___ DATASET RECORDS

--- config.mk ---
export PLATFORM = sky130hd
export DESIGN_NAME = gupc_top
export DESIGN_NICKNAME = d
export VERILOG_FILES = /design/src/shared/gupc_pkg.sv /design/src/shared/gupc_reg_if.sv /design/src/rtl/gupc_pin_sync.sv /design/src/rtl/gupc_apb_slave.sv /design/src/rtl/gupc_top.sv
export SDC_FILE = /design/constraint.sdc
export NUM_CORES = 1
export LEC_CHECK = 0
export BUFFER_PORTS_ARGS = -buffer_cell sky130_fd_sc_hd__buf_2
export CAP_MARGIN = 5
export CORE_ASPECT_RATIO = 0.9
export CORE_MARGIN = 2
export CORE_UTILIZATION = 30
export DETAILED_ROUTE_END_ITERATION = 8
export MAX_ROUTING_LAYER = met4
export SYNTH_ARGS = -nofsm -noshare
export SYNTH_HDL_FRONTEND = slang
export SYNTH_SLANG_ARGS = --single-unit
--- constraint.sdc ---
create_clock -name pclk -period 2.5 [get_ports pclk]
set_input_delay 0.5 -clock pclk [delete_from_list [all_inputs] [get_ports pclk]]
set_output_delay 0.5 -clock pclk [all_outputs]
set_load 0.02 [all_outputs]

______

Your reply must contain each entry, reproduced exactly.

--- config.mk ---
export PLATFORM = sky130hd
export DESIGN_NAME = gupc_top
export DESIGN_NICKNAME = d
export VERILOG_FILES = /design/src/shared/gupc_pkg.sv /design/src/shared/gupc_reg_if.sv /design/src/rtl/gupc_pin_sync.sv /design/src/rtl/gupc_apb_slave.sv /design/src/rtl/gupc_top.sv
export SDC_FILE = /design/constraint.sdc
export NUM_CORES = 1
export LEC_CHECK = 0
export BUFFER_PORTS_ARGS = -buffer_cell sky130_fd_sc_hd__buf_2
export CAP_MARGIN = 5
export CORE_ASPECT_RATIO = 0.9
export CORE_MARGIN = 2
export CORE_UTILIZATION = 30
export DETAILED_ROUTE_END_ITERATION = 8
export MAX_ROUTING_LAYER = met4
export SYNTH_ARGS = -nofsm -noshare
export SYNTH_HDL_FRONTEND = slang
export SYNTH_SLANG_ARGS = --single-unit
--- constraint.sdc ---
create_clock -name pclk -period 2.5 [get_ports pclk]
set_input_delay 0.5 -clock pclk [delete_from_list [all_inputs] [get_ports pclk]]
set_output_delay 0.5 -clock pclk [all_outputs]
set_load 0.02 [all_outputs]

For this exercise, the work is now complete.